__Task inputs__:

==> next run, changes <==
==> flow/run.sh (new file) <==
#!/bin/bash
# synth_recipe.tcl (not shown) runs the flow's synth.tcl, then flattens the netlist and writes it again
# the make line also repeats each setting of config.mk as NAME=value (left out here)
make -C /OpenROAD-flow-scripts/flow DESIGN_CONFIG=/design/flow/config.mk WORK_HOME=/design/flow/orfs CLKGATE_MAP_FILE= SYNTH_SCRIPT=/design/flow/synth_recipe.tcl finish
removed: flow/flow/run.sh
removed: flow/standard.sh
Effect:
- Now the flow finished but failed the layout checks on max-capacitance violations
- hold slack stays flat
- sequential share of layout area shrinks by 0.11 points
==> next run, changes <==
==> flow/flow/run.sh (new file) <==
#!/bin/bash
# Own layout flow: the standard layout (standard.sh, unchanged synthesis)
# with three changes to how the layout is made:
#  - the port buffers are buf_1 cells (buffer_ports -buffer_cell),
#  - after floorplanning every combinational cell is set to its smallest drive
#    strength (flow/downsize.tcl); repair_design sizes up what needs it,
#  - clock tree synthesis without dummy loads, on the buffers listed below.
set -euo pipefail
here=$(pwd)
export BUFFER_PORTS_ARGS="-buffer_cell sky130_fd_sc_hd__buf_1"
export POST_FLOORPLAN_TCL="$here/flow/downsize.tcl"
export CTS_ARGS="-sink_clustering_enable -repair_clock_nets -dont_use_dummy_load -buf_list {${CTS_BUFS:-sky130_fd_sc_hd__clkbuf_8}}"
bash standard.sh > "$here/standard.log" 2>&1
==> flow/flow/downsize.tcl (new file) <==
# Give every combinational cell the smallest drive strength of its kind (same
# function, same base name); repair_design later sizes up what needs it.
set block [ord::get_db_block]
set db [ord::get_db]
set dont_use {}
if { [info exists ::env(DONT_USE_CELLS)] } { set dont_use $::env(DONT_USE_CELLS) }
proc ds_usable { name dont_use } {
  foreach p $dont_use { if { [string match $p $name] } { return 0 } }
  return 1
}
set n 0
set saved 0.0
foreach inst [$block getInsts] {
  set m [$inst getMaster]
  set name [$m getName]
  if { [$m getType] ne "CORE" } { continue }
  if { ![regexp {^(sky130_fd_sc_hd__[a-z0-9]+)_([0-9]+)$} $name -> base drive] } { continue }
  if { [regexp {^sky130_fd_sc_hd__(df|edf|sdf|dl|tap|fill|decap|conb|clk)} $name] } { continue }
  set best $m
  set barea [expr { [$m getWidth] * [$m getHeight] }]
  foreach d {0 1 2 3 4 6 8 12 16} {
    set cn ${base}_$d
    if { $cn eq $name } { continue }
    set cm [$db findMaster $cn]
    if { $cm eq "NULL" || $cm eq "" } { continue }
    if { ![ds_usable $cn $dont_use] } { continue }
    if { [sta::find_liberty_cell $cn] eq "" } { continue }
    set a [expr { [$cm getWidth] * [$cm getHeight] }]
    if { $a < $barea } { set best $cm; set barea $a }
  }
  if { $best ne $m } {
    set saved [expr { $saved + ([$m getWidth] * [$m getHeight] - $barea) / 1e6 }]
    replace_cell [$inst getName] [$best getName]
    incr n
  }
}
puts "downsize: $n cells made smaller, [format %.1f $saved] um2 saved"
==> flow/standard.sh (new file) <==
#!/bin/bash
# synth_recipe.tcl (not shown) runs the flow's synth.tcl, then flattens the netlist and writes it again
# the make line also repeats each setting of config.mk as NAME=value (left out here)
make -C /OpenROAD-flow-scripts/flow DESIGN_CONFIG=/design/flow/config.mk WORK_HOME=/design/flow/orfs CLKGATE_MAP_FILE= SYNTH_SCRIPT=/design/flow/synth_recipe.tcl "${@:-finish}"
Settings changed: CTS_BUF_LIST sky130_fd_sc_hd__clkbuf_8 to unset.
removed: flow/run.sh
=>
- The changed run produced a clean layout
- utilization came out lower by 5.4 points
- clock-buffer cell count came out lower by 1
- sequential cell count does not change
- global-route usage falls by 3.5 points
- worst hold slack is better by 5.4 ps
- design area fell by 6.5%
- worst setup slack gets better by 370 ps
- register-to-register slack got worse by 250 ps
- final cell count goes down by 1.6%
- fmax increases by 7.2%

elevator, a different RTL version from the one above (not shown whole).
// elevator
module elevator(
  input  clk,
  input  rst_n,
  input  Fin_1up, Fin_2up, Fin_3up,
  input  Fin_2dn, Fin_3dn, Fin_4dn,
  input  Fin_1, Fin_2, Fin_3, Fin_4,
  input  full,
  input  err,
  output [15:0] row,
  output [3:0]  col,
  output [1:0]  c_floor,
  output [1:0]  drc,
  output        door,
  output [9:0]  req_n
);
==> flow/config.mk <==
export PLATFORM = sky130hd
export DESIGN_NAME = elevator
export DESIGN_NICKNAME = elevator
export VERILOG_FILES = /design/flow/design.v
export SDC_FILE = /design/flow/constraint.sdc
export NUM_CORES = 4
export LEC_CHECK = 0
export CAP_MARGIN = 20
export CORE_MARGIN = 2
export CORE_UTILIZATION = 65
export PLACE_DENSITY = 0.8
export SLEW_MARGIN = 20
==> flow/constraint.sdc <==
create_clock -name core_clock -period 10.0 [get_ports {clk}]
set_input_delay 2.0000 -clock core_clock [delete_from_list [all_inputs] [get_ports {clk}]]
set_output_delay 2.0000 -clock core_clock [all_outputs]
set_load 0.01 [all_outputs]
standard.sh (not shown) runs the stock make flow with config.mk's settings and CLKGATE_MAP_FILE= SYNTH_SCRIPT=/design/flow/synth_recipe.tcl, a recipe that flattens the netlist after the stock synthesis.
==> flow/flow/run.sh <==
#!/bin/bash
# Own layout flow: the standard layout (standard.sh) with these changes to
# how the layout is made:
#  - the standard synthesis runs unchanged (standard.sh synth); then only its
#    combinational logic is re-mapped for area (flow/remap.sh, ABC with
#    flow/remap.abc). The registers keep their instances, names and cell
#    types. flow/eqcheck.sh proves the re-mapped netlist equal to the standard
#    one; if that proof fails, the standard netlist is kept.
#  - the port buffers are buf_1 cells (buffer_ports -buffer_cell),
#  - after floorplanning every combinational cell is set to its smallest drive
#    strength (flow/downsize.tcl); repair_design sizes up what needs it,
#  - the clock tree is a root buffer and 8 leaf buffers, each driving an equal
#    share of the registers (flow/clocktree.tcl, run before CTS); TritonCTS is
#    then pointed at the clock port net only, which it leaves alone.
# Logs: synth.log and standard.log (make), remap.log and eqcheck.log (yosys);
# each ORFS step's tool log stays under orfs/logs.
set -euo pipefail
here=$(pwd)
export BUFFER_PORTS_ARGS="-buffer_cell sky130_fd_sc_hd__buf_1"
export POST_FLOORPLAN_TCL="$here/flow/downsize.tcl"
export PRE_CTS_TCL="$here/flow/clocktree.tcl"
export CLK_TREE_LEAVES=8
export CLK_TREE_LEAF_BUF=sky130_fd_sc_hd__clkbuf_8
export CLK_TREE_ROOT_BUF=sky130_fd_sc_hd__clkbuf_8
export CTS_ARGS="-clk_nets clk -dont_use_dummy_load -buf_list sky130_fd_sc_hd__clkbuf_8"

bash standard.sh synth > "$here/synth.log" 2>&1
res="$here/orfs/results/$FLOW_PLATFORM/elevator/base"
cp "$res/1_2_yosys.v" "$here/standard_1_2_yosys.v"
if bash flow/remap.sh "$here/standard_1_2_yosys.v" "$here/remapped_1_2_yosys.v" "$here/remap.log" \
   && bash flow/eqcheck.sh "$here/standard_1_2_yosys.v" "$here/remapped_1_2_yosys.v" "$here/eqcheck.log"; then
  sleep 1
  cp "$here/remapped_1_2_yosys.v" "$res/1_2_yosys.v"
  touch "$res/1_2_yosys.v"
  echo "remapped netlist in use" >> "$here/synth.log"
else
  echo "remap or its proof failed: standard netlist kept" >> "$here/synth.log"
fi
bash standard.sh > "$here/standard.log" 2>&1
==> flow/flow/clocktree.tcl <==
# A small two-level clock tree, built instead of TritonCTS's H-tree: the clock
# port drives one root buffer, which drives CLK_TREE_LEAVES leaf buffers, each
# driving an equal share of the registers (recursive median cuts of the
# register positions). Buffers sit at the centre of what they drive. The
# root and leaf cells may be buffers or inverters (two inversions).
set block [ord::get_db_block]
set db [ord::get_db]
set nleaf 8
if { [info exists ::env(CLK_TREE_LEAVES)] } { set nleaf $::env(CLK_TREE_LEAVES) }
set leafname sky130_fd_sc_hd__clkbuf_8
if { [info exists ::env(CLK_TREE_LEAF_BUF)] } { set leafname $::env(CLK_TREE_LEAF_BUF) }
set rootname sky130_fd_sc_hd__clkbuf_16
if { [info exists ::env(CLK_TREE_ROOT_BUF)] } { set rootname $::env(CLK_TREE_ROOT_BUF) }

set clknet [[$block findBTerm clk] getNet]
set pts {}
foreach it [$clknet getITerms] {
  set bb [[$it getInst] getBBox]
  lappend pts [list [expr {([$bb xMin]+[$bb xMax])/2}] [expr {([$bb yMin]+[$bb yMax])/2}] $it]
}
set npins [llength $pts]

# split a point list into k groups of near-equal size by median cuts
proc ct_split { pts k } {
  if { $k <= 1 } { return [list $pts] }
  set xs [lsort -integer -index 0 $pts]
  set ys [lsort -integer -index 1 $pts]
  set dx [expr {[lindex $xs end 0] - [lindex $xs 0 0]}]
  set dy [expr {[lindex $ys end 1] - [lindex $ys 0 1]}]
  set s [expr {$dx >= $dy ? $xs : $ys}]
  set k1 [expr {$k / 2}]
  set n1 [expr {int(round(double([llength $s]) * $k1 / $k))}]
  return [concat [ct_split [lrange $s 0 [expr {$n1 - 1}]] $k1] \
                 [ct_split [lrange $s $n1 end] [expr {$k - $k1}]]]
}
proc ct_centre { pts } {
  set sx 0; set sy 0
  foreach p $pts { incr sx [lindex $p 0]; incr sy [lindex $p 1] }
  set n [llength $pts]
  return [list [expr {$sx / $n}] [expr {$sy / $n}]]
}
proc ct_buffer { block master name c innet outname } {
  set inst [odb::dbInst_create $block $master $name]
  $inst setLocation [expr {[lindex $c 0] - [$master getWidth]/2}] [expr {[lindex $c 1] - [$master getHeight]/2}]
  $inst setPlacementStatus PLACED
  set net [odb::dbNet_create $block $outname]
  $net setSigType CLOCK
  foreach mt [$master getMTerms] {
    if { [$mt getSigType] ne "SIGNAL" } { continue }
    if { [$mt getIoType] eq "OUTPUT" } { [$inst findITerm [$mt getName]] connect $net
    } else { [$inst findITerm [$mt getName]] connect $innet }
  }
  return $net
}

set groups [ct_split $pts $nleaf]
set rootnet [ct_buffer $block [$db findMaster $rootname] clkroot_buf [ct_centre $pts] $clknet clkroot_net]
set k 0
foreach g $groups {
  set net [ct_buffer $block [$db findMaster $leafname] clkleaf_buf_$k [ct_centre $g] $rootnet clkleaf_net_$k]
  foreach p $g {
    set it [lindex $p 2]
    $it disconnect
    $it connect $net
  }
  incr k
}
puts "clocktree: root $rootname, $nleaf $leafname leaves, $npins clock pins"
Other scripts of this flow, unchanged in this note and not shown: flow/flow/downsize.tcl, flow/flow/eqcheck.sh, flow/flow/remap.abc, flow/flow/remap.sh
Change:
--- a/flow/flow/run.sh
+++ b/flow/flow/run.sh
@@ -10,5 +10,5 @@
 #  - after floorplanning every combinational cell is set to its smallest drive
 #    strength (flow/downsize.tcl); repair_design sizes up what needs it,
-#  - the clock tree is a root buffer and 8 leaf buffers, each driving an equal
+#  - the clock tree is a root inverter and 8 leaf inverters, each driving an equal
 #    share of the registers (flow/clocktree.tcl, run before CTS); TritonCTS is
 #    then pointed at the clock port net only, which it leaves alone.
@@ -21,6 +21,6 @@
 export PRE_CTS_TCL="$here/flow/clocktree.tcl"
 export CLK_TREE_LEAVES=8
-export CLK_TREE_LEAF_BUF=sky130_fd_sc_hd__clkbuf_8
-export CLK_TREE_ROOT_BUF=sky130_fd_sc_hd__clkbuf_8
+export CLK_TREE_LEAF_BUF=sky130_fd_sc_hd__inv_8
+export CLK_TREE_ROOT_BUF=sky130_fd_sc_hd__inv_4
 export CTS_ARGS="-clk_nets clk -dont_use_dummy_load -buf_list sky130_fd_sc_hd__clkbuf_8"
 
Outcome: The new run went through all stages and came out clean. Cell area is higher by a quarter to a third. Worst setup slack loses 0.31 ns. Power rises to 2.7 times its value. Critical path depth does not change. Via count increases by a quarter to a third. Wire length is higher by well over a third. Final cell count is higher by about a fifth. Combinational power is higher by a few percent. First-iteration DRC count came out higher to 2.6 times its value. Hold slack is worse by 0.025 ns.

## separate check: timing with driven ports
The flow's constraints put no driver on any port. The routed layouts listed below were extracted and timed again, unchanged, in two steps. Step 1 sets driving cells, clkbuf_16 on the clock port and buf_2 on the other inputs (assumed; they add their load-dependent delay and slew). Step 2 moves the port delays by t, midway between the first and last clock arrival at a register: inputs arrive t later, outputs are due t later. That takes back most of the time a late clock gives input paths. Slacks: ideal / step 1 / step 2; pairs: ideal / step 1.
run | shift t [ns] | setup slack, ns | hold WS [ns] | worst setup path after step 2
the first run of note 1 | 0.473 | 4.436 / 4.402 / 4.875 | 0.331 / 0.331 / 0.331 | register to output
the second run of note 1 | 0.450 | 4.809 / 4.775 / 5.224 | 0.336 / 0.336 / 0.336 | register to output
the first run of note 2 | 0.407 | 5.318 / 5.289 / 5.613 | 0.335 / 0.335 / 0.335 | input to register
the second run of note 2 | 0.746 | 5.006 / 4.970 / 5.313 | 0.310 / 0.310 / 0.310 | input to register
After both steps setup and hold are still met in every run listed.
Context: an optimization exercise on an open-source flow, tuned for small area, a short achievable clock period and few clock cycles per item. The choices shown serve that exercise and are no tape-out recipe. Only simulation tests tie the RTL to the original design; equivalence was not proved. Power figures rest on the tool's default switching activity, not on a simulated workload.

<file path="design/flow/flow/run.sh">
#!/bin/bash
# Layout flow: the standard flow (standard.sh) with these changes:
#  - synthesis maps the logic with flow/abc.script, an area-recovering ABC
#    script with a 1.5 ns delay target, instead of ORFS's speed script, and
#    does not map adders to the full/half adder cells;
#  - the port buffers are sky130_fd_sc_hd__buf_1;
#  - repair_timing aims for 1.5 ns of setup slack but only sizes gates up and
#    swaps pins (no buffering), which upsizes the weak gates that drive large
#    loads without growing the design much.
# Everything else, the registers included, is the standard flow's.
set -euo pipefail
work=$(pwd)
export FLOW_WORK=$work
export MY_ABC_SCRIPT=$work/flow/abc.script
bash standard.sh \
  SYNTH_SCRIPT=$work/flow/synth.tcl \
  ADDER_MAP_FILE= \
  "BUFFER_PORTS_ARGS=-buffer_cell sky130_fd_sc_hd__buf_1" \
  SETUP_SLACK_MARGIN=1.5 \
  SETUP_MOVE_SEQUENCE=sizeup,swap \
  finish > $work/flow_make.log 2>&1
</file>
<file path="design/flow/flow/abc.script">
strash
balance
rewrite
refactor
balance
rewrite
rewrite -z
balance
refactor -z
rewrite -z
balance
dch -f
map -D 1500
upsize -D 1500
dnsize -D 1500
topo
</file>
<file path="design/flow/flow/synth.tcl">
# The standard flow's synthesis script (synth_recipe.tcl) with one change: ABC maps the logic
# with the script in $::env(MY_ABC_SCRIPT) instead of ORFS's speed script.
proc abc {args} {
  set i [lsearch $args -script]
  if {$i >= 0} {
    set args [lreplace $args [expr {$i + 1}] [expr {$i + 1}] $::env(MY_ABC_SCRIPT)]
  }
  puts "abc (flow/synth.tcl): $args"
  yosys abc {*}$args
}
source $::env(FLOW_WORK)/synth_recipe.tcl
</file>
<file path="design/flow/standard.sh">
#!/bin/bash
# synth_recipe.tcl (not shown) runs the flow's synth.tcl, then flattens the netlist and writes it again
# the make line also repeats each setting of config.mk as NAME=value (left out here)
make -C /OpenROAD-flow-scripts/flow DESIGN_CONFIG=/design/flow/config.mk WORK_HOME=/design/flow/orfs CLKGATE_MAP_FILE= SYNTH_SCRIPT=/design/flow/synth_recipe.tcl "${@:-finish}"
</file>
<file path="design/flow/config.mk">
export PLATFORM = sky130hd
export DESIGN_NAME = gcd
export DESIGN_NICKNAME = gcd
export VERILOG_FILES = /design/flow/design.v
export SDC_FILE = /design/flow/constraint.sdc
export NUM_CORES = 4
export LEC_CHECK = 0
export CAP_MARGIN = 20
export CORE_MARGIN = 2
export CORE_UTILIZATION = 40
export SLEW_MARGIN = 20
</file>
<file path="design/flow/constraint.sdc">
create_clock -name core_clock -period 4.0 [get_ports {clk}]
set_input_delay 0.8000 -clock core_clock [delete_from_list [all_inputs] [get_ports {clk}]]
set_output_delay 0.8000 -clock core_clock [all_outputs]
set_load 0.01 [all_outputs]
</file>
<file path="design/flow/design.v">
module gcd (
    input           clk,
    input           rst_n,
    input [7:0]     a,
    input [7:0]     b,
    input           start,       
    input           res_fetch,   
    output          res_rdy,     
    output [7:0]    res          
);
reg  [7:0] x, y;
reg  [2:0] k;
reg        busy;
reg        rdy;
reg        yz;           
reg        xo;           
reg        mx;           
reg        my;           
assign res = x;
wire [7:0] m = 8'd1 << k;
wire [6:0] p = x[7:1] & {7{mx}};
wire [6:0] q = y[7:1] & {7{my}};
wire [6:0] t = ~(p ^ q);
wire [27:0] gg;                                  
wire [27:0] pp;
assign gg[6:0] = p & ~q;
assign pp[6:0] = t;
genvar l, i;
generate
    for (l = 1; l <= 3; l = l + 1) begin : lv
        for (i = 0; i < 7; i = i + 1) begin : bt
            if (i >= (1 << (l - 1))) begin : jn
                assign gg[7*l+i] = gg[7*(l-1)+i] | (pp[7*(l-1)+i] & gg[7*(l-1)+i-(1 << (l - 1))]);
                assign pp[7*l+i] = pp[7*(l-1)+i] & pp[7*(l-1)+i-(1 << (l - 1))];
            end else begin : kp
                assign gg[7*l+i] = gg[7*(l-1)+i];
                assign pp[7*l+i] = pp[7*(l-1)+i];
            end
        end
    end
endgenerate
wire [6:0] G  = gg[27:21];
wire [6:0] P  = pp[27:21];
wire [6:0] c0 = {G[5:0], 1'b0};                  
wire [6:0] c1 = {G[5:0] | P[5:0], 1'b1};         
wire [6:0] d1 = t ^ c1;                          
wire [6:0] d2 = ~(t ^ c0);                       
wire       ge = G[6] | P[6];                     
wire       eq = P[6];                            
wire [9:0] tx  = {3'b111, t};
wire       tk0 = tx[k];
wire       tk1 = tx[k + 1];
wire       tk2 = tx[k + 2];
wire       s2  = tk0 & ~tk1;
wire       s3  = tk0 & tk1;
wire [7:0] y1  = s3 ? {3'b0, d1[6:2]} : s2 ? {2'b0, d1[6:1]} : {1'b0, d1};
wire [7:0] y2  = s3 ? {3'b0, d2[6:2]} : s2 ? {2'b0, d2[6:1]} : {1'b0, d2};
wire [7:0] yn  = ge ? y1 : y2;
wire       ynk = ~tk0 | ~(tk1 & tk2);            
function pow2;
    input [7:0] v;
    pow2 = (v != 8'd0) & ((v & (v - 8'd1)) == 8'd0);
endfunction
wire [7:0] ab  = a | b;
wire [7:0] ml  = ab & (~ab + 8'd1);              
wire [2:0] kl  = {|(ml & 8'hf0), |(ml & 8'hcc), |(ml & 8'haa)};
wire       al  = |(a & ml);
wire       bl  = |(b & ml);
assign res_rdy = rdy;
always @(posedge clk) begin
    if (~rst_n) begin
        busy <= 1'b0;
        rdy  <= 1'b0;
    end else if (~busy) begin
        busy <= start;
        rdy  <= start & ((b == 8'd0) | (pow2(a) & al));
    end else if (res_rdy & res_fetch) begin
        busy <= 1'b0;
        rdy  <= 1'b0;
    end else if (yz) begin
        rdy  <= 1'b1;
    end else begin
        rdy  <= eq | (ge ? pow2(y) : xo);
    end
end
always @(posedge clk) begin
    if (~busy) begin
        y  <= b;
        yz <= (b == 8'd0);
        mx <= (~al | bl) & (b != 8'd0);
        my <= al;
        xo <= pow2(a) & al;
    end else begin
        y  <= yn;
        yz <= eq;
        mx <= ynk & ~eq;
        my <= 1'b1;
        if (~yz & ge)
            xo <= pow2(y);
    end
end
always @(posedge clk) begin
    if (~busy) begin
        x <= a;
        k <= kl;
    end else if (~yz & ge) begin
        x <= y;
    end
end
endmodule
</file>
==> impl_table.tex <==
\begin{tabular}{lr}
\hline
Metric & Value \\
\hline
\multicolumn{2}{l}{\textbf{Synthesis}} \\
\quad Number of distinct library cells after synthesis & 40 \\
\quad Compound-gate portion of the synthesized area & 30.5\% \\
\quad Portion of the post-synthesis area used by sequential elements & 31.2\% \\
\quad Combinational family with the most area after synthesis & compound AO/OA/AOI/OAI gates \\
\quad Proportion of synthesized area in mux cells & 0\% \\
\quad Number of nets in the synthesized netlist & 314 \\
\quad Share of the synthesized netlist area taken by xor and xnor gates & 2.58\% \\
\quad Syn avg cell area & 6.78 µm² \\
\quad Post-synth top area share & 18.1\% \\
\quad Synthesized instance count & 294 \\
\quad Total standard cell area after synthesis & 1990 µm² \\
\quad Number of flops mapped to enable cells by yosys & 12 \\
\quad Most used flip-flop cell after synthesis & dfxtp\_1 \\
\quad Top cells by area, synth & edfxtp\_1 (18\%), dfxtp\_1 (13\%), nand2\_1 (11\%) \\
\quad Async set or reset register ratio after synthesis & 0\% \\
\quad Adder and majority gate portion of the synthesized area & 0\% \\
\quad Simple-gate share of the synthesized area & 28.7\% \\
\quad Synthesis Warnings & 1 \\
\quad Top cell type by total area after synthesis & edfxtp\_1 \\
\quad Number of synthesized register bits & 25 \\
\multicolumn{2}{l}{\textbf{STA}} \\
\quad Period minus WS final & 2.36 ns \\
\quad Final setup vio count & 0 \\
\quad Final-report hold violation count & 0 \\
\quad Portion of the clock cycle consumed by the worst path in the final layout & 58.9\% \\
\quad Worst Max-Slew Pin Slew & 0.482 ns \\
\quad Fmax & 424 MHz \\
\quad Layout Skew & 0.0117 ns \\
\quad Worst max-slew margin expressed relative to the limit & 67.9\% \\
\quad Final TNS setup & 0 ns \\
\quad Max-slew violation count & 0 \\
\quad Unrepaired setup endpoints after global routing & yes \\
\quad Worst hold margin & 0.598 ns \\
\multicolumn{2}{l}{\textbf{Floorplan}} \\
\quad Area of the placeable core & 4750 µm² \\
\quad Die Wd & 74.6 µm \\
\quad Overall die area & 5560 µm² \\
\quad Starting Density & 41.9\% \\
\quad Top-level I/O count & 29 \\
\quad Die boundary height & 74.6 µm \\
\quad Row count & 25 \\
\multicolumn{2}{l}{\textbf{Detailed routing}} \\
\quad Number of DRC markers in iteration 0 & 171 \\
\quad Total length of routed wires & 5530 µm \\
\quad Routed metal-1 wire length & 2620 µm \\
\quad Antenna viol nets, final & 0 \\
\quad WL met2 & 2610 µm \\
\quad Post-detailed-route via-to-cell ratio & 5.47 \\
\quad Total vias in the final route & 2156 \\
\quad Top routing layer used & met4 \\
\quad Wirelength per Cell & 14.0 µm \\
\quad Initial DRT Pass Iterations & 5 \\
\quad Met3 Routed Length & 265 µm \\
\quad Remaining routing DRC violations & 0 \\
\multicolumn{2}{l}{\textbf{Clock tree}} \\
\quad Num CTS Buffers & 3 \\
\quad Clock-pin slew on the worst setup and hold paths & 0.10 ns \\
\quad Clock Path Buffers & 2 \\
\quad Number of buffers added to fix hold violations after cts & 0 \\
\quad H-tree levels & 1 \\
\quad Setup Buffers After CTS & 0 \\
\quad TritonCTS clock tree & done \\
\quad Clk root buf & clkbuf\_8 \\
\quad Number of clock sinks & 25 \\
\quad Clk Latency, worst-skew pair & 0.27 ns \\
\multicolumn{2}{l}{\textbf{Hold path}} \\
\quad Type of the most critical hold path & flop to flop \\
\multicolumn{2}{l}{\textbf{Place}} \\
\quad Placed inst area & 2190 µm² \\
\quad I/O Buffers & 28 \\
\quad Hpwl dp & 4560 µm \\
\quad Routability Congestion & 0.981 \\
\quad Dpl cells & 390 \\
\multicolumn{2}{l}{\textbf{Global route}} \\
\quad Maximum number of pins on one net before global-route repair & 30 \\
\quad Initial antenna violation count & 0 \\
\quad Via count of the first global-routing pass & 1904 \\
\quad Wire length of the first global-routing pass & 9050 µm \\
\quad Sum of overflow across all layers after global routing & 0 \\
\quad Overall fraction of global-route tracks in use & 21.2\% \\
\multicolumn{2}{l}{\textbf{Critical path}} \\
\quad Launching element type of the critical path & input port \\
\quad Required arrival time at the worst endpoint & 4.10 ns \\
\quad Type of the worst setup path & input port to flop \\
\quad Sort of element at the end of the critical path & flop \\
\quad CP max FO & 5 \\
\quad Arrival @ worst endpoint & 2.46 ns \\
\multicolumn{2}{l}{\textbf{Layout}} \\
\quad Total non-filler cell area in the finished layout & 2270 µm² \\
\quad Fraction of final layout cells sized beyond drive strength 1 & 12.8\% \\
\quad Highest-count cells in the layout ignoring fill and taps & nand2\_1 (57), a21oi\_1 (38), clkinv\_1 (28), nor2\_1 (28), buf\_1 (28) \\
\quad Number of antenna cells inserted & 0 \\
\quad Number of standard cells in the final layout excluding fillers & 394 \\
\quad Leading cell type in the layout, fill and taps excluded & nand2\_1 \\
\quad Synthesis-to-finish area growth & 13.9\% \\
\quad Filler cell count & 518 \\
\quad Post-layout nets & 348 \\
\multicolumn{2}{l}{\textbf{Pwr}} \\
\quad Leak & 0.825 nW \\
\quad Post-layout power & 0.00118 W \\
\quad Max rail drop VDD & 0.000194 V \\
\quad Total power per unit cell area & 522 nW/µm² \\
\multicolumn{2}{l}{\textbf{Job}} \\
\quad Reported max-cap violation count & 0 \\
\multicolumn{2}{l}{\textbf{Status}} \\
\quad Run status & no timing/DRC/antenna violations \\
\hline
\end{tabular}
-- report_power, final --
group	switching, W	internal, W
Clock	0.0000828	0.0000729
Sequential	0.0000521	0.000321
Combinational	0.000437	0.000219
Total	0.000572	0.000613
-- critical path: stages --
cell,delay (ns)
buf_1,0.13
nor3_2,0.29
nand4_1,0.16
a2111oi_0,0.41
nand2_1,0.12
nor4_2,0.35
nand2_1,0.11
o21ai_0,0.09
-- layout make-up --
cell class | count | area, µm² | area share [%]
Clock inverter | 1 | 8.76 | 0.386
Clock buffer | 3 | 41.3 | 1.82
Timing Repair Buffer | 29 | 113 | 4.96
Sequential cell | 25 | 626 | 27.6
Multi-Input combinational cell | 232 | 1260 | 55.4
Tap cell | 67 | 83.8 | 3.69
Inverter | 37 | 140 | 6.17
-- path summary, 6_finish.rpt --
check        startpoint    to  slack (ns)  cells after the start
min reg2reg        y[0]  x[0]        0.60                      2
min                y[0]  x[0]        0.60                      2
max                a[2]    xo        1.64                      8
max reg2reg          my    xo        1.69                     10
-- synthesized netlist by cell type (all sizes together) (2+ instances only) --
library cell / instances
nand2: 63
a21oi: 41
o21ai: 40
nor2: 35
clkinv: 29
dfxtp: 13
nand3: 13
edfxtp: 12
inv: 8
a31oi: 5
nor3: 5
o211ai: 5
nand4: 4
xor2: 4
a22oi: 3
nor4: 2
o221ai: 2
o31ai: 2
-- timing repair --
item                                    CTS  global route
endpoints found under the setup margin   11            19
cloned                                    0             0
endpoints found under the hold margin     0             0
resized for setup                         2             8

__Task details__: Show the lines of the listing above with "return".

__Answer to this exercise__:
  foreach p $dont_use { if { [string match $p $name] } { return 0 } }
  return 1
  if { $k <= 1 } { return [list $pts] }
  return [concat [ct_split [lrange $s 0 [expr {$n1 - 1}]] $k1] \
  return [list [expr {$sx / $n}] [expr {$sy / $n}]]
  return $net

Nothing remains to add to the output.